• Although big data has passed its peak in terms of hype and has become a fairly common part of numerous organizations, truly successful big data initiatives are still few and far between.
The emergence of new technologies like machine learning, AI, the IoT, and now blockchain make big data seem like a thing of the distant past. From being dubbed as a revolutionary technology during its peak about half a decade ago, big data has been relegated to the back of everyone’s mind as something that is a standard part of businesses. Successful big data initiatives have not been very prevalent and the technology has been unable to deliver the value it once promised. In fact, experts estimate that 85% of big data projects fail to deliver the expected results. However, it is not so much a case of the technology failing businesses, as it is of businesses doing injustice to the technology. Following are five of the biggest reasons why organizations fail in big data initiatives.
Causes for the lack of successful big data initiatives
1. Mismanaged expectations
Businesses expect too much, too soon from technologies, which sets them up for failure right from the first step. Businesses leaders usually learn of successful implementations of technology like big data and naturally expect the same results for their own organization. However, they fail to understand the role of the technology and the contribution of the organization and its people in achieving that success. Using big data applications without proper analysis, testing and training and expecting it to do wonders can lead to failure of epic proportions. This is exemplified by US presidential candidate Mitt Romney’s failed campaign due to the use of big-data without testing and training due to unrealistic expectations.
2. Unclear plan and vision
Having a long-term vision for the implementation of big data is important to have clarity along the way. Businesses usually fail to establish long-term objectives for big data, which leads to a lack of commitment in the long term. This usually stems from a lack of understanding of the technology’s capabilities or skepticism surrounding it. Either way, organizations that fail to buy into long-term big data projects usually neglect the initiative after the novelty wears off, which leads to the dwindling of the resources allocated to it. Without the continued supply of resources, big data initiatives end prematurely.
3. Formulating the wrong problems
Achieving the most benefit from big data implementation requires its application in the right areas, to solve the right problems. Big data can be an excellent problem-solving tool and can help in answering any questions business owners may have. Thus, asking the right questions is necessary to use big data to solve the right problems and make a greater impact on the business performance. Asking the right questions with big data will enable data scientists to create algorithms that can derive the right insights to impact positive change.

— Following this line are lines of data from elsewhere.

File: config.mk
export PLATFORM = sky130hd
export DESIGN_NAME = csr_bank
export DESIGN_NICKNAME = d
export VERILOG_FILES = /design/src/rtl/csr_bank.sv
export SDC_FILE = /design/constraint.sdc
export NUM_CORES = 1
export LEC_CHECK = 0
export ABC_CLOCK_PERIOD_IN_PS = 2800
export BUFFER_PORTS_ARGS = -buffer_cell sky130_fd_sc_hd__buf_2
export CELL_PAD_IN_SITES_DETAIL_PLACEMENT = 2
export CELL_PAD_IN_SITES_GLOBAL_PLACEMENT = 2
export CORE_UTILIZATION = 29
export DETAILED_ROUTE_END_ITERATION = 7
export PLACE_DENSITY_LB_ADDON = 0.1
export REMOVE_ABC_BUFFERS = 1
export SLEW_MARGIN = 10
export SYNTH_ARGS = -nofsm -noshare
export SYNTH_HDL_FRONTEND = slang
export SYNTH_SLANG_ARGS = --single-unit
File: constraint.sdc
create_clock -name clk -period 2.8 [get_ports clk]
set_clock_uncertainty 0.15 [all_clocks]
set_input_delay 0.56 -clock clk [delete_from_list [all_inputs] [get_ports clk]]
set_output_delay 0.56 -clock clk [all_outputs]
set_load 0.01 [all_outputs]
File: src/rtl/csr_bank.sv
// rtl/csr_bank.sv - parametrised CSR bank with valid/ready access, range errors and optional IRQ unit
// Optional interrupt unit (IRQ_STAT/IRQ_MASK, edge capture, irq) is compiled in with CSR_BANK_IRQ_EN.
module csr_bank #(
   parameter int REG_W      = 8,
   parameter int ADDR_W     = 8,
   parameter int NUM_CFG    = 8,
   parameter int NUM_STATUS = 8,
   parameter int NUM_IRQ    = 4,
   parameter logic [NUM_CFG*REG_W-1:0] CFG_RST = '0
) (
   input  logic                        clk,
   input  logic                        rstb,
   input  logic                        ena,
   input  logic                        req_valid,
   output logic                        req_ready,
   input  logic                        wr_rdn,
   input  logic [ADDR_W-1:0]           addr,
   input  logic [REG_W-1:0]            wdata,
   output logic                        rsp_valid,
   input  logic                        rsp_ready,
   output logic [REG_W-1:0]            rdata,
   output logic                        err,
   output logic [NUM_CFG*REG_W-1:0]    rw_regs,
   input  logic [NUM_STATUS*REG_W-1:0] ro_regs,
   input  logic [NUM_IRQ-1:0]          irq_src,
   output logic                        irq
);

   logic [NUM_CFG-1:0][REG_W-1:0] cfg_q;
   logic                          region;
   logic [31:0]                   idx;
   logic                          cfg_hit, ro_hit, stat_hit, mask_hit;
   logic                          accept, req_err;
   logic [REG_W-1:0]              rd, stat_w, mask_w;
   logic                          rsp_valid_q, err_q;
   logic [REG_W-1:0]              rdata_q;

   assign region  = addr[ADDR_W-1];
   assign idx     = 32'(addr[ADDR_W-2:0]);
   assign cfg_hit = !region && (idx < 32'(NUM_CFG));
   assign ro_hit  = region && (idx < 32'(NUM_STATUS));

   assign req_ready = ena && (!rsp_valid_q || rsp_ready);
   assign accept    = req_valid && req_ready;
   assign req_err   = !(cfg_hit || ro_hit || stat_hit || mask_hit) || (wr_rdn && ro_hit);

`ifdef CSR_BANK_IRQ_EN
   logic [NUM_IRQ-1:0] src_q, stat_q, mask_q, rise, clr;
   logic               irq_q;

   assign stat_hit = region && (idx == 32'(NUM_STATUS));
   assign mask_hit = region && (idx == 32'(NUM_STATUS + 1));
   assign rise     = irq_src & ~src_q;
   assign clr      = (accept && wr_rdn && stat_hit) ? wdata[NUM_IRQ-1:0] : '0;

   always_comb begin
      stat_w = '0;
      mask_w = '0;
      stat_w[NUM_IRQ-1:0] = stat_q;
      mask_w[NUM_IRQ-1:0] = mask_q;
   end

   // Set is OR-ed in after the clear so a same-cycle edge wins over W1C.
   always_ff @(posedge clk or negedge rstb) begin
      if (!rstb) begin
         src_q  <= '0;
         stat_q <= '0;
         mask_q <= '0;
         irq_q  <= 1'b0;
      end else begin
         src_q  <= irq_src;
         stat_q <= (stat_q & ~clr) | rise;
         if (accept && wr_rdn && mask_hit)
            mask_q <= wdata[NUM_IRQ-1:0];
         irq_q  <= |(stat_q & mask_q);
      end
   end

   assign irq = irq_q;
`else
   logic unused_irq_src;

   assign unused_irq_src = ^irq_src;
   assign stat_hit       = 1'b0;
   assign mask_hit       = 1'b0;
   assign stat_w         = '0;
   assign mask_w         = '0;
   assign irq            = 1'b0;
`endif

   always_comb begin
      rd = '0;
      for (int i = 0; i < NUM_CFG; i++)
         if (cfg_hit && idx == 32'(i))
            rd = cfg_q[i];
      for (int i = 0; i < NUM_STATUS; i++)
         if (ro_hit && idx == 32'(i))
            rd = ro_regs[i*REG_W +: REG_W];
      if (stat_hit)
         rd = stat_w;
      if (mask_hit)
         rd = mask_w;
   end

   always_ff @(posedge clk or negedge rstb) begin
      if (!rstb) begin
         cfg_q <= CFG_RST;
      end else if (accept && wr_rdn && cfg_hit) begin
         for (int i = 0; i < NUM_CFG; i++)
            if (idx == 32'(i))
               cfg_q[i] <= wdata;
      end
   end

   // Response payload only changes on acceptance, so it holds while stalled.
   always_ff @(posedge clk or negedge rstb) begin
      if (!rstb) begin
         rsp_valid_q <= 1'b0;
         rdata_q     <= '0;
         err_q       <= 1'b0;
      end else if (accept) begin
         rsp_valid_q <= 1'b1;
         err_q       <= req_err;
         rdata_q     <= (wr_rdn || req_err) ? '0 : rd;
      end else if (rsp_ready) begin
         rsp_valid_q <= 1'b0;
      end
   end

   assign rsp_valid = rsp_valid_q;
   assign rdata     = rdata_q;
   assign err       = err_q;
   assign rw_regs   = cfg_q;

endmodule

**After elaboration in Yosys (flattened, before gate mapping)**

Cells that the tools add are included.

- Output and inout port bits: 76
- Register bits after elaboration: 74
- Logic and storage cells: 78
- Bits of input ports: 90

- Reduce and logical (&&, ||, !) cells: 40
- Multiplexer cells: 19
- Eq/ne operators: 7
- Order comparisons: 1

Operators with widths:

| operator | count |
|---|---|
| $mux 8 | 17 |
| $logic_not 32->1 | 1 |
| $eq 7x3->1 const B | 4 |
| $logic_and 1x1->1 | 23 |
| $reduce_and 2->1 | 8 |
| $eq 7x2->1 const B | 2 |
| $eq 7x1->1 const B | 1 |
| $lt 7x4->1 const B | 1 |
| $logic_or 1x1->1 | 4 |
| $logic_not 1->1 | 3 |
| $mux 1 | 2 |
| $reduce_bool 2->1 | 1 |

**Logic depth before layout (Yosys ltp)**

- Depth after elaboration: 20
- Depth in mapped cells: 8
- Gate-level depth less buffers: 5

**Worst setup path before layout**

Ideal clock, no wire load.

- Path type: input -> register
- Start point: input addr[5]
- End point: register cfg_q (netlist bit rw_regs[56])
- Stages on the path: 6
- Arrival time: 2341 ps
- Data required time: 2525 ps
- Setup time: 125 ps
- Slack: 185 ps
- Buffers on the path: 1
- Path through: nor4_4 -> nand4_4 -> or4_4 -> or3_1 -> buf_6 -> mux2_2

- Word-level cells in the longest chain between the ends: 4
- Elaborated cells on any way between the ends: 5
- Classes of those cells: order compare: 1; eq/ne: 1; reduce/logical: 3

RTL lines:

| what | RTL line | source |
|---|---|---|
| start: declaration | 17 | `input logic [ADDR_W-1:0] addr,` |
| $lt 7x4->1 | 40 | `assign cfg_hit = !region && (idx < 32'(NUM_CFG));` |
| $logic_and 1x1->1 | 40 |  |
| $logic_and 1x1->1 | 108 | `end else if (accept && wr_rdn && cfg_hit) begin` |
| $reduce_and 2->1 (no source line) (*) | -- |  |
| end signal: indexed assignment | 111 | `cfg_q[i] <= wdata;` |
| end: declaration | 29 | `logic [NUM_CFG-1:0][REG_W-1:0] cfg_q;` |

Mark *: on every way between the ends. The rest lies on a longest branch, timed or not.
A chain may end at the register's enable or synchronous reset.

**Worst setup path in the final report**

- Start point: input addr[5]
- End point: register cfg_q (netlist bit rw_regs[39])

Same word-level chain as after synthesis.

==> impl_results.html <==
<table>
<tr><th>Metric</th><th>Value</th></tr>
<tr><th colspan="2">Clocking</th></tr>
<tr><td>Post-CTS clock slew at the launch and capture registers of the worst setup and hold paths</td><td>60 ps</td></tr>
<tr><td>Clock Sinks</td><td>74</td></tr>
<tr><td>Level count of the clock H-tree</td><td>3</td></tr>
<tr><td>Clock latency on the worst-skew pair</td><td>340 ps</td></tr>
<tr><td>Clock tree from TritonCTS</td><td>done</td></tr>
<tr><td>Deepest clock path buffer count</td><td>2</td></tr>
<tr><td>Cts repair resizes</td><td>0</td></tr>
<tr><td>Root cell of the clock tree</td><td>sky130_fd_sc_hd__clkbuf_16</td></tr>
<tr><td>Buffers inserted during post-CTS setup optimization</td><td>0</td></tr>
<tr><td>Quantity of hold-fixing buffers added after cts</td><td>0</td></tr>
<tr><td>TritonCTS Buffers</td><td>9</td></tr>
<tr><th colspan="2">Job</th></tr>
<tr><td>MaxCap Viol Count</td><td>0</td></tr>
<tr><th colspan="2">Layout</th></tr>
<tr><td>Final Instance Count excl. Fillers</td><td>783</td></tr>
<tr><td>Synthesis-to-layout area growth</td><td>35.6%</td></tr>
<tr><td>Layout net count</td><td>684</td></tr>
<tr><td>Number of antenna repair diodes</td><td>0</td></tr>
<tr><td>Layout cells sized above 1</td><td>49.2%</td></tr>
<tr><td>Fill cell total of the finished layout</td><td>1603</td></tr>
<tr><th colspan="2">Worst hold path</th></tr>
<tr><td>Path category of the worst min-delay check</td><td>in -&gt; async</td></tr>
<tr><th colspan="2">GRT</th></tr>
<tr><td>Antenna violations before repair</td><td>0</td></tr>
<tr><td>Global-route wire length before repair</td><td>27.1 mm</td></tr>
<tr><td>Congestion Overflow GR</td><td>0</td></tr>
<tr><td>Maximum number of pins on one net before global-route repair</td><td>54</td></tr>
<tr><td>Aggregate global-route resource usage</td><td>24.5%</td></tr>
<tr><td>Number of global-route vias before repair</td><td>4513</td></tr>
<tr><th colspan="2">Synth</th></tr>
<tr><td>Most numerous cell in the Yosys netlist</td><td>sky130_fd_sc_hd__dfrtp_1</td></tr>
<tr><td>Area of the mapped netlist</td><td>0.00431 mm2</td></tr>
<tr><td>Number of standard cells after synthesis</td><td>416</td></tr>
<tr><td>Register bit count reported by yosys</td><td>74</td></tr>
<tr><td>Fraction of post-synthesis cell area in the top cell type by area</td><td>42.9%</td></tr>
<tr><td>Most used DFF post-synth</td><td>sky130_fd_sc_hd__dfrtp_1</td></tr>
<tr><td>Count of flip-flops with a built-in enable after synthesis</td><td>0</td></tr>
<tr><td>Mapped Avg Cell Area</td><td>10.4 um2</td></tr>
<tr><td>Most area-consuming cells after synthesis</td><td>sky130_fd_sc_hd__dfrtp_1, sky130_fd_sc_hd__mux2_2, sky130_fd_sc_hd__o21ai_0, sky130_fd_sc_hd__a21oi_1, sky130_fd_sc_hd__nand2_1</td></tr>
<tr><td>Synth top cells by count</td><td>sky130_fd_sc_hd__dfrtp_1, sky130_fd_sc_hd__mux2_2, sky130_fd_sc_hd__nand2_1, sky130_fd_sc_hd__nor2_1, sky130_fd_sc_hd__o21ai_0</td></tr>
<tr><td>Number of unique standard cell types used by synthesis</td><td>64</td></tr>
<tr><td>Yosys top cell by area</td><td>sky130_fd_sc_hd__dfrtp_1</td></tr>
<tr><td>Register area share after synthesis</td><td>42.9%</td></tr>
<tr><td>Synthesis warning total</td><td>0</td></tr>
<tr><td>Share of flip-flops with an asynchronous set or reset</td><td>100%</td></tr>
<tr><th colspan="2">Timing</th></tr>
<tr><td>Max-slew headroom</td><td>46.3%</td></tr>
<tr><td>Setup ws final</td><td>305 ps</td></tr>
<tr><td>Min Clock Period, post-route</td><td>2500 ps</td></tr>
<tr><td>Number of failing hold endpoints at the final stage</td><td>0</td></tr>
<tr><td>Unrepaired setup endpoints after global routing</td><td>no</td></tr>
<tr><td>Least-Margin Pin Slew</td><td>805 ps</td></tr>
<tr><td>F_max</td><td>401 MHz</td></tr>
<tr><td>Setup violation total in the final timing report</td><td>0</td></tr>
<tr><td>Final Cycle Share</td><td>89.1%</td></tr>
<tr><td>Hold Worst Slack</td><td>53.4 ps</td></tr>
<tr><td>Total count of max-transition violations in the final report</td><td>0</td></tr>
<tr><th colspan="2">Pwr</th></tr>
<tr><td>P_leak</td><td>2.96 nW</td></tr>
<tr><td>Largest voltage drop on the vdd net</td><td>0.235 mV</td></tr>
<tr><td>Power per unit of standard cell area</td><td>469 mW/mm2</td></tr>
<tr><th colspan="2">Worst setup path</th></tr>
<tr><td>Crit-path most repeated cell</td><td>sky130_fd_sc_hd__buf_4</td></tr>
<tr><td>Worst-path fanout max</td><td>8</td></tr>
<tr><td>Required time of the worst setup path</td><td>2880 ps</td></tr>
<tr><td>CP max-delay cell</td><td>sky130_fd_sc_hd__nor4_4</td></tr>
<tr><td>Worst path cell trace</td><td>buf_2 -&gt; nor4_4 -&gt; nand4_4 -&gt; buf_4 -&gt; nor4_1 -&gt; buf_4 -&gt; nand3b_2 -&gt; mux2_2</td></tr>
<tr><td>Class of the most critical setup path</td><td>in -&gt; reg</td></tr>
<tr><td>Startpoint types</td><td>input pin</td></tr>
<tr><td>Max stage delay on crit path</td><td>380 ps</td></tr>
<tr><td>Data arrival time at the worst-slack endpoint</td><td>2570 ps</td></tr>
<tr><td>Critical path capture point type</td><td>flop</td></tr>
<tr><th colspan="2">Route</th></tr>
<tr><td>Total length of routed wires</td><td>18.1 mm</td></tr>
<tr><td>Metal-1 WL</td><td>7.89 mm</td></tr>
<tr><td>Metal3 WL</td><td>1.04 mm</td></tr>
<tr><td>Detailed Routing Iterations Pass 1</td><td>4</td></tr>
<tr><td>Detailed-route wire length per cell</td><td>23.2 um</td></tr>
<tr><td>DRC viols</td><td>0</td></tr>
<tr><td>Met2 routed wirelength</td><td>8.87 mm</td></tr>
<tr><td>Max layer used</td><td>met4</td></tr>
<tr><td>Via/cell ratio</td><td>5.36</td></tr>
<tr><td>Count of vias placed by the detailed router</td><td>4198</td></tr>
<tr><td>Antenna violation net count after detailed routing</td><td>0</td></tr>
<tr><td>Iteration-0 DRC Markers</td><td>236</td></tr>
<tr><th colspan="2">Floorplanning</th></tr>
<tr><td>Horizontal die dimension</td><td>124 um</td></tr>
<tr><td>Cell Rows</td><td>44</td></tr>
<tr><td>Boundary Pins</td><td>166</td></tr>
<tr><td>Effective utilization at floorplan</td><td>29.7%</td></tr>
<tr><td>Die span in y</td><td>124 um</td></tr>
<tr><td>Standard cell core area</td><td>0.0145 mm2</td></tr>
<tr><td>Die footprint</td><td>0.0154 mm2</td></tr>
<tr><th colspan="2">Placement</th></tr>
<tr><td>Setup slack at placement</td><td>-74.9 ps</td></tr>
<tr><td>DP Cell Count</td><td>767</td></tr>
<tr><td>Half-perimeter wire length of the detailed placement result</td><td>13.6 mm</td></tr>
<tr><td>Final Wtd Congestion</td><td>0.839</td></tr>
<tr><td>Number of buffer cells added on primary ports</td><td>160</td></tr>
<tr><th colspan="2">Outcome</th></tr>
<tr><td>Status</td><td>finished, final reports clean</td></tr>
</table>
==> metrics by stage <==
stage	util [%]	setup TNS (ps)	power, mW	instance area, um2
floorplan	-	0	1.24	4210
detailed placement	38.1	-657	1.48	5530
global route	40.2	0	2.84	5850
global placement	38.1	-693	1.47	5530
finish	40.2	0	2.74	5850
CTS	40.2	0	2.77	5850
==> area by class of cell <==
type                    instances  area, um2  area share, %
clock buffers                  10        229           3.91
clock inverters                 6       90.1           1.54
inverters                       7       26.3          0.449
multi-input cells             310       2330           39.9
flip-flops and latches         74       1850           31.7
well taps                     184        230           3.94
repair buffers                192       1090           18.7
==> logic make-up (layout without fill, tap and decap cells) <==
logic type | count (synthesis) | in the layout | synth area share [%]
other | 1 | 1 | 0.0869
AND/OR/NAND/NOR | 117 | 117 | 14.7
AO/OA/AOI/OAI | 113 | 113 | 18.3
flip-flops | 74 | 74 | 42.9
multiplexers | 79 | 79 | 20.9
buffers and inverters | 32 | 215 | 3.05
==> critical path, delay by kind of cell <==
family	cells	cell delay, ps
buffers and inverters	3	530
muxes	1	380
and+or+nand+nor	4	1100
==> registers in the layout, summed over array words and instances (netlist names) <==
signal     cells
rdata          8
rsp_valid      1
err            1
rw_regs       64
==> metal layers <==
layer  GRT usage, %  vias to the layer above
met3           3.75                       23
met4           8.63                        0
li1               -                     1931
met1           31.3                     2105
met5              0                        -
met2           42.0                      139
==> where the power goes <==
| group | switching [mW] | internal, mW | total (mW) |
|---|---|---|---|
| clock | 0.497 | 0.785 | 1.28 |
| sequential | 0.0119 | 1.08 | 1.10 |
| combinational | 0.222 | 0.143 | 0.365 |
| total | 0.731 | 2.01 | 2.74 |
==> worst paths after layout <==
kind | start | endpoint | slack (ps) | cells after the start
max in group asynchronous | rstb | rw_regs[15] | 1720 | 2
worst max register to register | rsp_valid | rw_regs[39] | 490 | 7
worst max-delay path | addr[5] | rw_regs[39] | 300 | 8
min in group clk | rdata[3] | rdata[3] | 340 | 2
worst min-delay path | rstb | err | 50 | 1
worst min register to register | rdata[3] | rdata[3] | 340 | 2
==> cell usage in the layout, fill, tap and decap left out, types with 3 or more instances in the layout <==
cell type	count
sky130_fd_sc_hd__buf_2	160
sky130_fd_sc_hd__dfrtp_1	74
sky130_fd_sc_hd__mux2_2	69
sky130_fd_sc_hd__nand2_1	28
sky130_fd_sc_hd__buf_4	28
sky130_fd_sc_hd__nor2_1	27
sky130_fd_sc_hd__o21ai_0	23
sky130_fd_sc_hd__a21oi_1	22
sky130_fd_sc_hd__nand2b_1	10
sky130_fd_sc_hd__nor2b_1	9
sky130_fd_sc_hd__o211ai_1	9
sky130_fd_sc_hd__clkbuf_16	9
sky130_fd_sc_hd__nor3_1	8
sky130_fd_sc_hd__a32oi_1	8
sky130_fd_sc_hd__mux2i_1	8
sky130_fd_sc_hd__inv_1	7
sky130_fd_sc_hd__or3_1	6
sky130_fd_sc_hd__a211oi_1	6
sky130_fd_sc_hd__a22oi_1	6
sky130_fd_sc_hd__nand3_1	5
sky130_fd_sc_hd__a221oi_1	4
sky130_fd_sc_hd__o221ai_1	4
sky130_fd_sc_hd__buf_12	4
sky130_fd_sc_hd__o221a_2	3
sky130_fd_sc_hd__o32a_1	3
sky130_fd_sc_hd__nand4_1	3
(Power assumes the default switching activity.)
### src/rtl/ex_mem_stage.sv
// EX->MEM pipeline stage.
// Captures ALU result, Zero flag, store data, destination register and
// control bits from EX into a 2-entry skid buffer and presents the head
// entry to MEM over valid/ready. Taken branches (branch && zero) are
// resolved as the entry leaves toward MEM: pc_src pulses for one cycle
// with pc_target holding the branch target.
// Ports:
//   clock, reset_n                      clock, async active-low reset
//   ex_valid/ex_ready                   EX handshake (ex_ready registered)
//   ex_alu_out, ex_zero, ex_store_data,
//   ex_rd, ex_ctl, ex_br_target         EX payload
//   flush                               drop all held entries
//   mem_valid/mem_ready                 MEM handshake
//   mem_alu_out, mem_store_data,
//   mem_rd, mem_ctl                     head payload to MEM
//   pc_src, pc_target                   taken-branch redirect
// Optional (macro EX_MEM_FWD_EN): fwd_valid, fwd_rd, fwd_data taps of
// the head entry for the EX forwarding mux.
module ex_mem_stage #(
    parameter int unsigned DATA_W = pipe_pkg::DATA_W,
    parameter int unsigned REG_AW = pipe_pkg::REG_AW
) (
    input  logic              clock,
    input  logic              reset_n,
    input  logic              ex_valid,
    output logic              ex_ready,
    input  logic [DATA_W-1:0] ex_alu_out,
    input  logic              ex_zero,
    input  logic [DATA_W-1:0] ex_store_data,
    input  logic [REG_AW-1:0] ex_rd,
    input  logic [4:0]        ex_ctl,
    input  logic [DATA_W-1:0] ex_br_target,
    input  logic              flush,
    output logic              mem_valid,
    input  logic              mem_ready,
    output logic [DATA_W-1:0] mem_alu_out,
    output logic [DATA_W-1:0] mem_store_data,
    output logic [REG_AW-1:0] mem_rd,
    output logic [3:0]        mem_ctl,
    output logic              pc_src,
    output logic [DATA_W-1:0] pc_target
`ifdef EX_MEM_FWD_EN
    ,
    output logic              fwd_valid,
    output logic [REG_AW-1:0] fwd_rd,
    output logic [DATA_W-1:0] fwd_data
`endif
);

    import pipe_pkg::*;

    ex_mem_entry_t in_entry;
    ex_mem_entry_t head;
    logic          head_branch;
    logic          taken;

    always_comb begin
        in_entry            = '0;
        in_entry.alu_out    = ex_alu_out;
        in_entry.zero       = ex_zero;
        in_entry.store_data = ex_store_data;
        in_entry.rd         = ex_rd;
        in_entry.ctl        = ex_ctl;
        in_entry.br_target  = ex_br_target;
    end

    pipe_skid_buf u_skid (
        .clock     (clock),
        .reset_n   (reset_n),
        .flush     (flush),
        .in_valid  (ex_valid),
        .in_ready  (ex_ready),
        .in_data   (in_entry),
        .out_valid (mem_valid),
        .out_ready (mem_ready),
        .out_data  (head)
    );

    assign head_branch    = head.ctl[BR_BIT];
    assign mem_alu_out    = head.alu_out;
    assign mem_store_data = head.store_data;
    assign mem_rd         = head.rd;
    // Branches carry no memory or writeback side effects downstream.
    assign mem_ctl        = head_branch ? 4'b0000
                          : {head.ctl[MR_BIT], head.ctl[MW_BIT],
                             head.ctl[RW_BIT], head.ctl[M2R_BIT]};

    // Flush does not gate this: an out-transfer in the flush cycle completes.
    assign taken = mem_valid && mem_ready && head_branch && head.zero;

    always_ff @(posedge clock or negedge reset_n) begin
        if (!reset_n) begin
            pc_src    <= 1'b0;
            pc_target <= '0;
        end else begin
            pc_src <= taken;
            if (taken) begin
                pc_target <= head.br_target;
            end
        end
    end

`ifdef EX_MEM_FWD_EN
    assign fwd_valid = mem_valid && mem_ctl[1] && !mem_ctl[3] && (head.rd != '0);
    assign fwd_rd    = head.rd;
    assign fwd_data  = head.alu_out;
`endif

endmodule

4. Lack of in-house expertise
Businesses without the long-term commitment to big data fail to invest in training and hiring experts to develop and maintain big data initiatives. Since data scientists can be hard to find and hire, businesses have a hard time keeping up with the skill demand for successful big data initiatives. Identifying employees from other functions who are proficient in statistics and computer science can be upskilled to perform data science functions and lead big data projects. While big data may seem like an outdated technology in the rapidly evolving tech world, it is still among the most potent drivers of business performance.
Business and technology leaders should commit to planning and implementing successful big data initiatives, by increasing their awareness of big data best practices. Doing so will not only improve their business performance multifold but will give them momentum for successful implementation of newer technologies like IoT and AI.